Home Blood Pressure Study for Recent Stroke Survivors With High Blood Pressure *On Hold Due to Global Pandemic*
Purpose
The purpose of this pilot study is to assess the feasibility of implementing a home blood pressure self-management program in a population of recent stroke survivors in the Washington, D.C. area. The investigators hypothesize that hypertensive stroke survivors in the Washington, DC area who participate in the Home Blood Pressure Monitoring program will have a greater reduction in mean systolic blood pressure (SBP) from baseline to 3 months, as measured by automated office blood pressure (AOBP), as compared to usual care.
Conditions
- Ischemic Stroke
- Hypertension
Eligibility
- Eligible Ages
- Over 18 Years
- Eligible Genders
- All
- Accepts Healthy Volunteers
- No
Inclusion Criteria
- Acute ischemic stroke in the past 180 days of screening - Age >/= 18 years old - Automated Office Blood Pressure ≥135 systolic or ≥85 diastolic at time of screening - Stage 2 hypertension (as defined by >140 mmHg SBP and or >90 mmHg DBP on 2 occasions or history of hypertension prior to stroke or currently taking antihypertensive medications) - Able to live independently (as defined by modified Rankin scale score of 0-2)
Exclusion Criteria
- CKD stage IV or greater (GFR < 30) - Inability to check BP in either arm (e.g. amputation, lymphedema) - Pregnancy - High-grade intracranial or extracranial stenosis requiring a higher BP goal - Unable to provide informed consent for themselves in English or Spanish - Life expectancy less than 12 months
Study Design
- Phase
- N/A
- Study Type
- Interventional
- Allocation
- Randomized
- Intervention Model
- Parallel Assignment
- Intervention Model Description
- Patients with hypertension who have had a stroke within the past 6 months will be randomized into two groups in a one to one ratio: Home Blood Pressure Self-Management (HBPS) or Usual Care.
- Primary Purpose
- Prevention
- Masking
- None (Open Label)
Arm Groups
Arm | Description | Assigned Intervention |
---|---|---|
Experimental Home Blood Pressure Self Management |
The HBPS group will check their blood pressure at home daily using a smart BP cuff with telemonitoring capability (Home Qardio) and guided to use a self-titration plan between office visits for persistently elevate blood pressures. |
|
Active Comparator Usual Care |
The Usual Care group will have their blood pressure monitored and medications adjusted by their primary care provider. |
|
Recruiting Locations
Washington, District of Columbia 20007
More Details
- Status
- Unknown status
- Sponsor
- MedStar Georgetown University Hospital
Detailed Description
The purpose of this trial is to determine if a home blood pressure self-management (HBPS) program, including home monitoring and medication adjustments, is practical to use in recent stroke survivors and whether or not it is associated with lowering blood pressure after 3 months.

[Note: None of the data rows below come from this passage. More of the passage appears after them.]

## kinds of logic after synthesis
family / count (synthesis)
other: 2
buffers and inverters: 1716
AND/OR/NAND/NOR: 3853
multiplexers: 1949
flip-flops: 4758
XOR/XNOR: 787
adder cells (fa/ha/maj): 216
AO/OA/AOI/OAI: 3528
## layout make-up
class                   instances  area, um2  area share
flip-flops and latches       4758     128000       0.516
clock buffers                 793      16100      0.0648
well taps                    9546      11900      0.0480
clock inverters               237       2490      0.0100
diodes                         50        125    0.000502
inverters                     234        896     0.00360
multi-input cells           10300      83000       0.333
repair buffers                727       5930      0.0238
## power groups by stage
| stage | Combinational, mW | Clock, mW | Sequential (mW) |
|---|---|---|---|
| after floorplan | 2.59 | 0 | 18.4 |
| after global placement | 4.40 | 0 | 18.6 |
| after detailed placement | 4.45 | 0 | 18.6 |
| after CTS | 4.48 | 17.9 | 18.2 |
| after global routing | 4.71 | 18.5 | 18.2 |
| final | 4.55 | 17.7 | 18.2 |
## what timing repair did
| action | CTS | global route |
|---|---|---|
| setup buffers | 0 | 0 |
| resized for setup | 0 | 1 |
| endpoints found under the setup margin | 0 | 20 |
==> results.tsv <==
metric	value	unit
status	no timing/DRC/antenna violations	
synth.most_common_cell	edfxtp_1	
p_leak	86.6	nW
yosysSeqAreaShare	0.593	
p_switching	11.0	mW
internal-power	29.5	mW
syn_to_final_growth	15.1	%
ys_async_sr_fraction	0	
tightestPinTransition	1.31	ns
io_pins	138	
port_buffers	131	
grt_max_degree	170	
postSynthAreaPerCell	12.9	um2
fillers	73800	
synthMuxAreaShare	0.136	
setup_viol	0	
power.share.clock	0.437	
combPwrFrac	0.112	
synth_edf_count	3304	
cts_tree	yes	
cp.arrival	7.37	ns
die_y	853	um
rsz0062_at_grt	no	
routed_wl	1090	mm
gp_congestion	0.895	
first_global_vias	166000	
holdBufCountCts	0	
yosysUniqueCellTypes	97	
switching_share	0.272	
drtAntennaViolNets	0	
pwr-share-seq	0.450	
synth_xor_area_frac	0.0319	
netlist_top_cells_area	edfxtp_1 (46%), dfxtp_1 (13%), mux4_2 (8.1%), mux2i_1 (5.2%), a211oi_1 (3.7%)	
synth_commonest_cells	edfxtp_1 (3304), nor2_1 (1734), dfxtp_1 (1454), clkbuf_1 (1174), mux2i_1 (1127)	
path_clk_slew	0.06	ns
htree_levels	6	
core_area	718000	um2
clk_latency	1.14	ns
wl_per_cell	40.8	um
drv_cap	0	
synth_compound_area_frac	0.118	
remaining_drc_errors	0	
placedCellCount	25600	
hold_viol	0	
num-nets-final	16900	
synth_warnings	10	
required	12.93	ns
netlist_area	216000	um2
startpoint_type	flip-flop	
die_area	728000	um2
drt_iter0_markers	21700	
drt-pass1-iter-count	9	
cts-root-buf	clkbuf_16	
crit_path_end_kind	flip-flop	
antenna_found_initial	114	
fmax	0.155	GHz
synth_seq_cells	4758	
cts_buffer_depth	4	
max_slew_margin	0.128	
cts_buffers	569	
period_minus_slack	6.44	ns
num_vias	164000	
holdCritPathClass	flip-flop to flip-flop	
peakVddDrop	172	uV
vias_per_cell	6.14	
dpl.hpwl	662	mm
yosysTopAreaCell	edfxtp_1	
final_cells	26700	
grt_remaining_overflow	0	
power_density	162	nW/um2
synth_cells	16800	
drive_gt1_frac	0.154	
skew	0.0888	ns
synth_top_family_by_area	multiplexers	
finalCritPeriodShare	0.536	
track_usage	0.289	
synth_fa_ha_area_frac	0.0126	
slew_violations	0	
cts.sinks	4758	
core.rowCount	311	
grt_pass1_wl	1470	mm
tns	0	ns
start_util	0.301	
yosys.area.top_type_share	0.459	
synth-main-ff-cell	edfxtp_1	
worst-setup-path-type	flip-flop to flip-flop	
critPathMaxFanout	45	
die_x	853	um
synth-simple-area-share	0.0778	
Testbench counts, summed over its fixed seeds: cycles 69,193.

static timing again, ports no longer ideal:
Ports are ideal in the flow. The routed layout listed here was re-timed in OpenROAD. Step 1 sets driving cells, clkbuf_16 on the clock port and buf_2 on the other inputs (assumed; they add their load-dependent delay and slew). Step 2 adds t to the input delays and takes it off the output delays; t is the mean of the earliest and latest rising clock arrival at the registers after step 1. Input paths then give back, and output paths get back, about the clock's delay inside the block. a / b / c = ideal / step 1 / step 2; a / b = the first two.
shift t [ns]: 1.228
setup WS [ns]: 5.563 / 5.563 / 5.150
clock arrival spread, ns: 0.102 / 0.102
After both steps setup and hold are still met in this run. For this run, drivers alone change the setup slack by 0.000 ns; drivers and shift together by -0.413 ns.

Data from this trial may be used to do more research and may be used by doctors when seeing patients.This research is being done because high blood pressure, also called hypertension, is the leading risk factor for stroke. Lowering blood pressure (BP) has been shown to lower the risk of future strokes. The majority of stroke survivors continue to have uncontrolled BP. Currently, blood pressure (BP) is most often measured in the doctor's office. However, those single BP measurements are not the best picture of blood pressure over time and can be influenced by the stress of being in a doctor's office, known as the "white coat effect". This is why measuring BP at home may paint a more accurate picture of a patient's true long-term BP. Home blood pressure monitoring (HBPM) is recommended in the recently updated national hypertension guidelines. Home BP monitoring plus guided BP medication self-adjustments is associated with lower BP in patients with high blood pressure. The investigators believe that a HBPS program, including medication self-adjustment and home monitoring, may help to reduce blood pressure in patients with hypertension within 3 months.